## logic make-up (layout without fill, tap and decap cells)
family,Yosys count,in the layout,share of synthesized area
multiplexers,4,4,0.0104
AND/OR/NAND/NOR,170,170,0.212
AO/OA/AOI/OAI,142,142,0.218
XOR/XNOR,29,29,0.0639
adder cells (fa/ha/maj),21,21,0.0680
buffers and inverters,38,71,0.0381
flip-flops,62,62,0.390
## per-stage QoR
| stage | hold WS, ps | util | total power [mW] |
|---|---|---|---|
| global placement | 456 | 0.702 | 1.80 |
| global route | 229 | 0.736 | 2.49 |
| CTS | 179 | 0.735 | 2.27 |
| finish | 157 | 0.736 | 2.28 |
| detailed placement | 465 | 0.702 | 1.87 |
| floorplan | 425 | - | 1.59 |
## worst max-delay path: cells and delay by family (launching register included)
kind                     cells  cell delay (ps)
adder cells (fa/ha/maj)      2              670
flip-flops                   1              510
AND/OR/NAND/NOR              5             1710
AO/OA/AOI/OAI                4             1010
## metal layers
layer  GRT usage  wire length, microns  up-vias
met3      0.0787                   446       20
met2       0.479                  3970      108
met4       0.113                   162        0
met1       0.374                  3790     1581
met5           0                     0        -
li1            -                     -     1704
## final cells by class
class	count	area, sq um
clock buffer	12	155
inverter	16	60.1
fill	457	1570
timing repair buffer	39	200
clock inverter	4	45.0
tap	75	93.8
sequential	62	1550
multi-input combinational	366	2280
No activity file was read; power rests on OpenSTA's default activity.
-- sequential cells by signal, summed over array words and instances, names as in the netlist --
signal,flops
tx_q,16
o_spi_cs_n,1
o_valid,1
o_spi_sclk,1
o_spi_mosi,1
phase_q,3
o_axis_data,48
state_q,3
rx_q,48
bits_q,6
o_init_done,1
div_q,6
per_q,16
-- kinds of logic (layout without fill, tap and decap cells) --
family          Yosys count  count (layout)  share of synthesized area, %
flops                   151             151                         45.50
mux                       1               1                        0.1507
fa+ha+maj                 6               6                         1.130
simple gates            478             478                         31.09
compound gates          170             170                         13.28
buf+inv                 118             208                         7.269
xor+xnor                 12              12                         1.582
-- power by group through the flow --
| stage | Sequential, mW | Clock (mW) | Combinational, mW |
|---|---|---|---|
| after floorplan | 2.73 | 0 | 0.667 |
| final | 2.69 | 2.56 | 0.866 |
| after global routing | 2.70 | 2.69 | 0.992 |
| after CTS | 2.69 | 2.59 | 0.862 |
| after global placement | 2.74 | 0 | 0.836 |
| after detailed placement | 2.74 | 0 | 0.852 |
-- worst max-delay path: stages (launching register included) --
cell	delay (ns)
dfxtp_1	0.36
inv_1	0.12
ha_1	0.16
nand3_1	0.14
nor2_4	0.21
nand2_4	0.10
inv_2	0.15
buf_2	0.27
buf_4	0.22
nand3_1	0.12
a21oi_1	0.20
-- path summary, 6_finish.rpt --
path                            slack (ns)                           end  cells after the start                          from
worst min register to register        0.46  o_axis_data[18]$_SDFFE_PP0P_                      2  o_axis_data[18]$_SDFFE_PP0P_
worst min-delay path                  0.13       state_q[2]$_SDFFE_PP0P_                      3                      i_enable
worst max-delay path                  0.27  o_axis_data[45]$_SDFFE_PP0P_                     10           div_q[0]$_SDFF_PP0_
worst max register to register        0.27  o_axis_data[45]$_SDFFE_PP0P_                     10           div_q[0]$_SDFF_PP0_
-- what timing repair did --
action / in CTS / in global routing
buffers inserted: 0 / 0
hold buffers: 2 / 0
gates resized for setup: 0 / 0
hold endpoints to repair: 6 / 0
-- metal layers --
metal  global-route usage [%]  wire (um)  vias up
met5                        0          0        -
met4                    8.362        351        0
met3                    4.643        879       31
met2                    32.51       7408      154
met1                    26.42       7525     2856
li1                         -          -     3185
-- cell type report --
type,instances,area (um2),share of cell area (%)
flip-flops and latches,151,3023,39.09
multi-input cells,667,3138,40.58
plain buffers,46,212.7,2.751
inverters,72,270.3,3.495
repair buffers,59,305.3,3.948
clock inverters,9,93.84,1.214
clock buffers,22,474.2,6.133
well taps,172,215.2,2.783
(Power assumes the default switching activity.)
===== config.mk =====
export PLATFORM = sky130hd
export DESIGN_NAME = fetch_stage
export DESIGN_NICKNAME = d
export VERILOG_FILES = /design/src/rtl/fetch_stage.sv
export SDC_FILE = /design/constraint.sdc
export NUM_CORES = 1
export LEC_CHECK = 0
export BUFFER_PORTS_ARGS = -buffer_cell sky130_fd_sc_hd__buf_2
export CORE_ASPECT_RATIO = 2
export CORE_MARGIN = 1.5
export CORE_UTILIZATION = 49
export DETAILED_ROUTE_END_ITERATION = 10
export PLACE_DENSITY = 0.73
export SYNTH_ARGS = -nofsm -noshare
export SYNTH_HDL_FRONTEND = slang
export SYNTH_SLANG_ARGS = --single-unit

===== constraint.sdc =====
create_clock -name clk -period 4.1 [get_ports clk]
set_clock_uncertainty 0.05 [all_clocks]
set_input_delay 0.615 -clock clk [delete_from_list [all_inputs] [get_ports clk]]
set_output_delay 0.615 -clock clk [all_outputs]
set_load 0.005 [all_outputs]

===== src/rtl/fetch_stage.sv =====
// Instruction-fetch stage: owns the fetch PC, keeps one imem request in flight,
// parks responses that arrive under a decode stall, and drives the IF/ID register.
module fetch_stage #(
    parameter logic [31:0] RESET_PC  = 32'h0000_0000,
    parameter logic [31:0] NOP_INSTR = 32'h0000_0013
) (
    input  logic        clk,
    input  logic        rst,
    output logic        imem_req,
    output logic [31:0] imem_addr,
    input  logic        imem_rvalid,
    input  logic [31:0] imem_rdata,
    input  logic        stall_d,
    input  logic        redirect_e,
    input  logic [31:0] redirect_pc_e,
    output logic [31:0] instr_d,
    output logic [31:0] pc_d,
    output logic [31:0] pc_plus4_d,
    output logic        valid_d,
    output logic [2:0]  dbg_state
);

    // imem handshake: imem_req is a one-cycle strobe raised only when nothing is
    // outstanding; the memory always accepts it and answers with exactly one
    // imem_rvalid pulse, no earlier than the cycle after the request.
    typedef enum logic [2:0] {
        ST_RESET   = 3'd0,
        ST_ISSUE   = 3'd1,
        ST_WAIT    = 3'd2,
        ST_DISCARD = 3'd3,
        ST_HOLD    = 3'd4
    } state_t;

    state_t      state_q, state_d;
    logic [31:0] pc_f_q, pc_f_d;
    logic [31:0] skid_instr_q, skid_instr_d;
    logic [31:0] skid_pc_q, skid_pc_d;
    logic [31:0] instr_d_q, instr_d_d;
    logic [31:0] pc_d_q, pc_d_d;
    logic [31:0] pc_plus4_d_q, pc_plus4_d_d;
    logic        valid_d_q, valid_d_d;

    logic        deliver;
    logic [31:0] deliver_instr;
    logic [31:0] deliver_pc;
    logic [31:0] redirect_tgt;
    logic [31:0] pc_f_plus4;

    assign redirect_tgt = redirect_pc_e & ~32'h0000_0003;
    assign pc_f_plus4   = pc_f_q + 32'd4;

    always_ff @(posedge clk or negedge rst) begin
        if (!rst) begin
            state_q      <= ST_RESET;
            pc_f_q       <= RESET_PC;
            skid_instr_q <= 32'd0;
            skid_pc_q    <= 32'd0;
            instr_d_q    <= NOP_INSTR;
            pc_d_q       <= 32'd0;
            pc_plus4_d_q <= 32'd0;
            valid_d_q    <= 1'b0;
        end else begin
            state_q      <= state_d;
            pc_f_q       <= pc_f_d;
            skid_instr_q <= skid_instr_d;
            skid_pc_q    <= skid_pc_d;
            instr_d_q    <= instr_d_d;
            pc_d_q       <= pc_d_d;
            pc_plus4_d_q <= pc_plus4_d_d;
            valid_d_q    <= valid_d_d;
        end
    end

    always_comb begin
        state_d       = state_q;
        pc_f_d        = pc_f_q;
        skid_instr_d  = skid_instr_q;
        skid_pc_d     = skid_pc_q;
        deliver       = 1'b0;
        deliver_instr = NOP_INSTR;
        deliver_pc    = pc_f_q;

        unique case (state_q)
            ST_RESET: begin
                state_d = ST_ISSUE;
                if (redirect_e) pc_f_d = redirect_tgt;
            end
            ST_ISSUE: begin
                // A redirect here lands after the request left, so its answer must be eaten.
                if (redirect_e) begin
                    pc_f_d  = redirect_tgt;
                    state_d = ST_DISCARD;
                end else begin
                    state_d = ST_WAIT;
                end
            end
            ST_WAIT: begin
                if (redirect_e) begin
                    pc_f_d  = redirect_tgt;
                    state_d = imem_rvalid ? ST_ISSUE : ST_DISCARD;
                end else if (imem_rvalid) begin
                    pc_f_d = pc_f_plus4;
                    if (stall_d) begin
                        skid_instr_d = imem_rdata;
                        skid_pc_d    = pc_f_q;
                        state_d      = ST_HOLD;
                    end else begin
                        deliver       = 1'b1;
                        deliver_instr = imem_rdata;
                        deliver_pc    = pc_f_q;
                        state_d       = ST_ISSUE;
                    end
                end
            end
            ST_DISCARD: begin
                if (redirect_e) pc_f_d = redirect_tgt;
                if (imem_rvalid) state_d = ST_ISSUE;
            end
            ST_HOLD: begin
                if (redirect_e) begin
                    skid_instr_d = 32'd0;
                    skid_pc_d    = 32'd0;
                    pc_f_d       = redirect_tgt;
                    state_d      = ST_ISSUE;
                end else if (!stall_d) begin
                    deliver       = 1'b1;
                    deliver_instr = skid_instr_q;
                    deliver_pc    = skid_pc_q;
                    state_d       = ST_ISSUE;
                end
            end
            default: state_d = ST_RESET;
        endcase
    end

    // IF/ID: flush beats stall; a stall freezes everything; otherwise load or bubble.
    always_comb begin
        instr_d_d    = instr_d_q;
        pc_d_d       = pc_d_q;
        pc_plus4_d_d = pc_plus4_d_q;
        valid_d_d    = valid_d_q;
        if (redirect_e) begin
            valid_d_d = 1'b0;
            instr_d_d = NOP_INSTR;
        end else if (!stall_d) begin
            if (deliver) begin
                instr_d_d    = deliver_instr;
                pc_d_d       = deliver_pc;
                pc_plus4_d_d = deliver_pc + 32'd4;
                valid_d_d    = 1'b1;
            end else begin
                instr_d_d = NOP_INSTR;
                valid_d_d = 1'b0;
            end
        end
    end

    assign imem_req   = (state_q == ST_ISSUE);
    assign imem_addr  = pc_f_q;
    assign instr_d    = instr_d_q;
    assign pc_d       = pc_d_q;
    assign pc_plus4_d = pc_plus4_d_q;
    assign valid_d    = valid_d_q;
    assign dbg_state  = state_q;

endmodule


==> metrics, run 1 <==
status=finished, final reports clean; Antenna Nets Post-Route=0; Syn-to-layout area delta=18.1%; final setup fails=0; GRT Residual Overflow=0; startpoint types=flip-flop; Die ar.=0.0203 mm2; antenna violations before repair=1; switching share of power=36.4%; Worst-path clk slew=0.07 ns; combinational fraction of design power=28.2%; Setup crit start=dbg_state[0]; highest clock rate=0.308 GHz; max_slew headroom=15.8%; hpwl dp=18400 um; Hold Fails Final Rpt=0; vias in the first global route=7986; Main synth FF type=dfrtp_1; setup_tns=0 ns; FILL cells=1722; Worst-Margin Slew=1.26 ns; Max clock buf depth=2; Leakage=5.36 nW; GRT Total Usage=26.6%; number of flops mapped to enable cells by yosys=0; I/O Buffers=197; r2r setup slk=0.85 ns; DRT iter0 DRCs=441; Period minus WS final=3.25 ns; Post-Syn Area per Cell=9.12 um2; Resized cells post-CTS=0; pwr dens=612 mW/mm2; setup slack at placement=0.680 ns; Routed WL per cell=17.9 um; period utilization=79.3%; I/O pin total=202; first-pass GRT wire length=41800 um; Synth cell types=62; fin nets=1262; worst path required time=4.35 ns; initial core utilization=50.3%; core area=0.0189 mm2; crit-path max FO=17; final WL=26100 um; sequential area share after synthesis=50.5%; CTS buffer count=17; unrepaired setup endpoints after global routing=false; Die X=102 um; vias per std cell=5.73; CP Capture Type=flip-flop; Hold Path Class=input pin to async pin; power share of the clock group=24.6%; Synth Instances=1043; Pins Over Slew Limit=0; Reg power frac=47.3%; share of cells above drive strength 1=22.3%; Reg2Reg Depth=10; cell area after placement=0.0106 mm2; Pwr Total=6.88 mW; number of synthesized register bits=192; crit path capture=pc_plus4_d[26]; gp weighted congestion=0.888; worst skew pair latency=0.45 ns; 1st-pass router iterations=5; Final Instance Area=0.0112 mm2; Placed Instances=1427; fraction of registers with async set/reset=100%; Residual DRC=0; Crit Reg-Reg Endpoint=pc_plus4_d[26]; fin util=59.4%; WS Path Type=flip-flop to flip-flop; Post-Syn Area=0.00951 mm2; pin count of the biggest net entering global routing=112; Ys Warns=0; sw power=2.51 mW; worst path arrival time=3.50 ns; final std cells w/o fill=1460; reg2reg start=dbg_state[0]; Internal=4.37 mW; Final WS setup=0.849 ns; maxcap violations=0; Worst Hold Slack=0.207 ns; Vias=8362; CTS sink cnt=192; # hold bufs at CTS=0; Setup Fix Bufs, Post-CTS=0; num rows=71; Die Y-Extent=200 um; Root Buffer=clkbuf_16; peak supply drop=355 uV; CTS H-tree depth=4; CTS tree=yes
## flip-flops by register name, summed over array words and instances (netlist names)
signal,cells
skid_pc_q,32
skid_instr_q,32
valid_d,1
imem_addr,30
pc_d,32
dbg_state,3
pc_plus4_d,30
instr_d,32
## Yosys cell counts (all sizes together) (2+ instances only)
cell	number	area, um2
a32oi	2	17.5
nand2	215	815
a221o	4	40.0
mux2i	23	230
nor2	44	173
a41oi	2	17.5
inv	7	26.3
a21oi	57	285
nor3	6	30.0
a22o	30	263
ha	2	25.0
a22oi	34	255
and3	17	106
a21o	6	45.0
nand4b	4	35.0
buf	24	146
clkbuf	63	236
o22a	8	70.1
and2b	2	15.0
o32ai	2	17.5
xor2	8	70.1
o22ai	9	56.3
dfstp	3	78.8
o21ai	151	759
nor4b	2	32.5
and4	7	61.3
a31oi	8	50.1
nand2b	5	31.3
nand4	17	106
o21a	2	15.0
o211ai	8	65.1
o2bb2a	2	20.0
dfrtp	189	4730
nor4	4	52.6
xnor2	19	166
and2	6	37.5
nand3	36	180
o2bb2ai	2	36.3
or3	3	18.8
o2111ai	2	23.8
## layout make-up
cell class / count / area (um2) / area share (%)
flip-flops and latches: 192 / 4810 / 42.8
multi-input cells: 758 / 4330 / 38.6
repair buffers: 215 / 1150 / 10.3
clock buffers: 18 / 439 / 3.91
well taps: 255 / 319 / 2.84
clock inverters: 14 / 155 / 1.38
inverters: 7 / 26.3 / 0.234
diodes: 1 / 2.50 / 0.0223
## how the worst min path moves through the flow
stage / from / to / slack (ns) / cells past startpoint
after floorplan: rst / dbg_state[0] / 0.27 / 0
after global placement: instr_d[16] / instr_d[16] / 0.40 / 2
after global routing: rst / imem_addr[8] / 0.29 / 1
after CTS: rst / imem_addr[8] / 0.29 / 1
final: rst / imem_addr[8] / 0.21 / 1
after detailed placement: pc_plus4_d[3] / pc_plus4_d[3] / 0.41 / 2
## power by group through the flow
stage                     Combinational (mW)  Clock [mW]  Sequential, mW
after floorplan                         1.22           0            3.04
after detailed placement                1.95           0            3.27
after global placement                  1.90           0            3.24
final                                   1.94        1.69            3.25
after global routing                    2.19        1.80            3.35
after CTS                               1.96        1.72            3.24
## critical path, cell delays in order (launching register included)
cell and delay [ns]:
dfrtp_1 0.61, or4b_1 0.67, nor2_4 0.12, nand2_1 0.06
nand2_1 0.09, ha_1 0.35, nand3_1 0.17, o31ai_4 0.55
nand4_1 0.19, xnor2_1 0.18, o21ai_1 0.07
## kinds of logic (layout without fill, tap and decap cells)
kind of cell,Yosys count,in the layout,synth area share [%]
fa+ha+maj,2,2,0.263
buf+inv,94,254,4.30
flops,192,192,50.5
simple gates,373,373,18.2
xor+xnor,27,27,2.49
compound gates,331,331,21.7
mux,23,23,2.42
other cells,1,3,0.0394
## routing by layer
metal | vias to the layer above | track usage (%) | routed length [um]
li1 | 4006 | - | -
met2 | 286 | 45.2 | 13700
met3 | 55 | 4.67 | 1390
met1 | 4015 | 32.4 | 10200
met5 | - | 0 | 0
met4 | 0 | 12.4 | 816
## layout by cell type, fill, tap and decap left out, types with 7 or more instances in the layout
cell type    n
and3_1      17
xnor2_1     19
xor2_1       8
a22oi_1     34
mux2i_1     23
nand4_1     17
a22o_1      30
nand2_1    214
dfrtp_1    189
o21ai_1     19
nor2_1      42
o22ai_1      9
and4_1       7
buf_2      196
o21ai_0    131
o22a_1       8
nand3_1     36
buf_4       16
clkbuf_16   17
a21oi_1     56
o211ai_1     7
a31oi_1      8
(Power assumes the default switching activity.)
==> inputs of run 2 (changes only) <==
--- a/config.mk
+++ b/config.mk
@@ -5,12 +5,13 @@
 export SDC_FILE = /design/constraint.sdc
 export NUM_CORES = 1
 export LEC_CHECK = 0
+export ABC_AREA = 1
 export BUFFER_PORTS_ARGS = -buffer_cell sky130_fd_sc_hd__buf_2
 export CORE_ASPECT_RATIO = 2
 export CORE_MARGIN = 1.5
 export CORE_UTILIZATION = 49
 export DETAILED_ROUTE_END_ITERATION = 10
-export PLACE_DENSITY = 0.73
+export PLACE_DENSITY = 0.75
 export SYNTH_ARGS = -nofsm -noshare
 export SYNTH_HDL_FRONTEND = slang
 export SYNTH_SLANG_ARGS = --single-unit
==> constraint.sdc (replaced) <==
create_clock -name clk -period 2.73 [get_ports clk]
set_clock_uncertainty 0.05 [all_clocks]
set_input_delay 0.4095 -clock clk [delete_from_list [all_inputs] [get_ports clk]]
set_output_delay 0.4095 -clock clk [all_outputs]
set_load 0.005 [all_outputs]
==> run 2 against run 1 <==
Effect of this change: combinational power increased by 140%; highest routed layer unchanged; critical path type unchanged; largest cell class unchanged; register-to-register slack got worse by 0.63 ns; critical endpoint unchanged; design area up 7.7%; synthesized cell count increased by 29%.
==> metrics, run 2 <==
status=finished, final reports clean (unchanged); Leakage=5.94 nW (was 5.36 nW); Die X=105 um (was 102 um); peak supply drop=464 uV (was 355 uV); unrepaired setup endpoints after global routing=false (unchanged); hpwl dp=22000 um (was 18400 um); core area=0.0205 mm2 (was 0.0189 mm2); Worst-path clk slew=0.07 ns (about the same); vias per std cell=5.54 (was 5.73); max_slew headroom=32.1% (was 15.8%); reg2reg start=dbg_state[0] (unchanged); cell area after placement=0.0115 mm2 (was 0.0106 mm2); Residual DRC=0 (unchanged); Post-Syn Area per Cell=7.58 um2 (was 9.12 um2); Period minus WS final=2.52 ns (was 3.25 ns); Ys Warns=0 (unchanged); initial core utilization=50.0% (was 50.3%); number of flops mapped to enable cells by yosys=0 (unchanged); WS Path Type=flip-flop to flip-flop (unchanged); fraction of registers with async set/reset=100% (unchanged); Synth Instances=1348 (was 1043); start point of the worst min-delay path=imem_rvalid; most frequent cells in the layout=nand2_1 (355), buf_2 (196), dfrtp_1 (189) (was nand2_1 (214), buf_2 (196), dfrtp_1 (189)); pin count of the biggest net entering global routing=118 (was 112); Synth cell types=43 (was 62); largest family of logic cells by synthesized area=simple AND/OR/NAND/NOR gates (was compound AO/OA/AOI/OAI gates); final WL=30000 um (was 26100 um); startpoint types=flip-flop (unchanged); gp weighted congestion=1.00 (was 0.888); CTS buffer count=17 (unchanged); synth top area cells=dfrtp_1 (46%), nand2_1 (13%), o21ai_0 (8.9%) (was dfrtp_1 (50%), nand2_1 (8.4%), o21ai_0 (6.9%)); worst skew pair latency=0.44 ns (was 0.45 ns); share of cells above drive strength 1=19.2% (was 22.3%); final setup fails=0 (unchanged); num rows=74 (was 71); Synth Area in XOR/XNOR=1.37% (was 2.49%); Hold Path Class=input pin to flip-flop (was input pin to async pin); Crit Reg-Reg Endpoint=pc_plus4_d[26] (unchanged); Root Buffer=clkbuf_16 (unchanged); Worst-Margin Slew=1.02 ns (was 1.26 ns); number of synthesized register bits=192 (unchanged); area share of and/or/nand/nor cells after synthesis=26.7% (was 18.2%); Pins Over Slew Limit=0 (unchanged); period utilization=92.1% (was 79.3%); CP Capture Type=flip-flop (unchanged); Synth Area in Compound Gates=16.2% (was 21.7%); Hold Path Sink=dbg_state[0]; commonest non-fill, non-tap cell in the layout=nand2_1 (unchanged); r2r setup slk=0.21 ns (was 0.85 ns); Hold Fails Final Rpt=0 (unchanged); sequential area share after synthesis=47.0% (was 50.5%); GRT Total Usage=28.5% (was 26.6%); pwr dens=987 mW/mm2 (was 612 mW/mm2); worst path arrival time=2.79 ns (was 3.50 ns); CTS H-tree depth=4 (unchanged); setup_tns=0 ns (unchanged); adder-cell share of the synthesized area=0.245% (was 0.263%); area leader, netlist=dfrtp_1 (unchanged); Die ar.=0.0218 mm2 (was 0.0203 mm2); Final Instance Area=0.0121 mm2 (was 0.0112 mm2); Die Y-Extent=207 um (was 200 um); I/O Buffers=197 (unchanged); top cell type's share of synthesized area=46.3% (was 49.7%); worst path required time=3.01 ns (was 4.35 ns); Routed WL per cell=16.7 um (was 17.9 um); GRT Residual Overflow=0 (unchanged); most common cell in the synthesized netlist=nand2_1 (unchanged); maxcap violations=0 (unchanged); I/O pin total=202 (unchanged); DRT iter0 DRCs=663 (was 441); highest clock rate=0.398 GHz (was 0.308 GHz); Vias=9960 (was 8362); vias in the first global route=9785 (was 7986); Hold Path Cell Cnt=2; 1st-pass router iterations=6 (was 5); antenna violations before repair=1 (unchanged); Antenna Nets Post-Route=0 (unchanged); Syn-to-layout area delta=18.4% (was 18.1%); Post-Syn Area=0.0102 mm2 (was 0.00951 mm2); Main synth FF type=dfrtp_1 (unchanged); mux contribution to synthesized area=0% (was 2.42%); Setup Fix Bufs, Post-CTS=0 (unchanged); top cells by count, synth=nand2_1 (355), dfrtp_1 (189), o21ai_0 (182), inv_1 (120) (was nand2_1 (214), dfrtp_1 (189), o21ai_0 (131), clkbuf_1 (63), a21oi_1 (57)); CTS tree=yes (unchanged); Max clock buf depth=2 (unchanged); crit-path max FO=49 (was 17); CTS sink cnt=192 (unchanged); first-pass GRT wire length=49600 um (was 41800 um); Reg2Reg Depth=10 (unchanged); fin nets=1590 (was 1262)
==> run 2: timing repair <==
| item | CTS | global route |
|---|---|---|
| resized for setup | 0 | 1 |
| hold buffers | 1 | 0 |
| setup endpoints to repair | 0 | 4 |
| endpoints found under the hold margin | 65 | 0 |
==> run 2: worst max path at each step <==
stage,from,end,slack (ns),depth (start not counted)
final,dbg_state[0],pc_plus4_d[26],0.21,10
after global routing,dbg_state[1],skid_instr_q[19],0.03,10
after CTS,dbg_state[0],pc_plus4_d[14],0.20,13
after detailed placement,stall_d,pc_plus4_d[18],0.16,12
after global placement,redirect_e,pc_plus4_d[14],0.23,13
after floorplan,dbg_state[0],pc_plus4_d[26],0.51,15
==> run 2: area by class of cell <==
class	count	area, um2
Timing Repair Buffer	228	1320
Fill cell	1937	8360
Antenna cell	1	2.50
Inverter	127	477
Sequential cell	192	4810
Clock buffer	20	457
Multi-Input combinational cell	953	4580
Tap cell	266	333
Clock inverter	11	129
==> run 2: metrics by stage <==
stage / setup WS (ns) / cells / hold slack (ns) / utilization [%] / power, mW
after floorplan: 0.508 / 1349 / 0.0639 / - / 7.48
after global placement: 0.231 / 1765 / 0.409 / 56.2 / 9.27
after detailed placement: 0.163 / 1765 / 0.412 / 56.2 / 9.41
after CTS: 0.196 / 1797 / 0.106 / 59.1 / 12.0
after global routing: 0.0276 / 1798 / 0.117 / 59.2 / 12.9
final: 0.214 / 1798 / 0.126 / 59.2 / 12.0
==> run 2: worst max-delay path: stages, from the launching register on <==
cell and delay, ns:
dfrtp_1 0.44, nor2_4 0.18, nand3_2 0.24, buf_12 0.26, o21ai_2 0.28, nand2_1 0.16
nor2_1 0.19, nor3b_2 0.30, nand3_1 0.12, nand2_1 0.08, nand3_1 0.06
==> run 2: logic make-up (layout without fill, tap and decap cells) <==
logic type      after synthesis  in the layout
buf+inv                     204            386
flops                       192            192
other cells                   1              3
compound gates              289            289
xor+xnor                     16             16
simple gates                644            644
fa+ha+maj                     2              2
==> run 2: per-layer routing <==
metal / part of all wire (%) / track usage, % / vias up
met5: 0 / 0 / -
met4: 5.1 / 16.0 / 0
met3: 5.5 / 4.58 / 95
met2: 52 / 49.5 / 408
met1: 38 / 33.1 / 4660
li1: - / - / 4797
==> run 2: power by group <==
group          switching (mW)  internal [mW]
combinational            2.89           1.69
clock                    1.12           1.40
sequential              0.917           3.93
==> inputs of run 3 (changes only) <==
--- a/config.mk
+++ b/config.mk
@@ -12,6 +12,7 @@
 export CORE_UTILIZATION = 49
 export DETAILED_ROUTE_END_ITERATION = 10
 export PLACE_DENSITY = 0.75
+export REMOVE_ABC_BUFFERS = 1
 export SYNTH_ARGS = -nofsm -noshare
 export SYNTH_HDL_FRONTEND = slang
 export SYNTH_SLANG_ARGS = --single-unit
==> run 3 against run 2 <==
Effect of this change: setup slack better by 0.0031 ns; via count about the same; highest routed layer unchanged; total power up 0.33%; first-iteration DRC count up 6.6%; largest power group unchanged; global-route usage up 0.48 points; combinational power up 2%; maximum frequency up 0.12%.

────────────────

# WHAT IS REQUIRED
Nothing should be returned except the lines from the first line of the data above through the line with "## per-stage QoR", each one exact.

# ANSWER SECTION
## logic make-up (layout without fill, tap and decap cells)
family,Yosys count,in the layout,share of synthesized area
multiplexers,4,4,0.0104
AND/OR/NAND/NOR,170,170,0.212
AO/OA/AOI/OAI,142,142,0.218
XOR/XNOR,29,29,0.0639
adder cells (fa/ha/maj),21,21,0.0680
buffers and inverters,38,71,0.0381
flip-flops,62,62,0.390
## per-stage QoR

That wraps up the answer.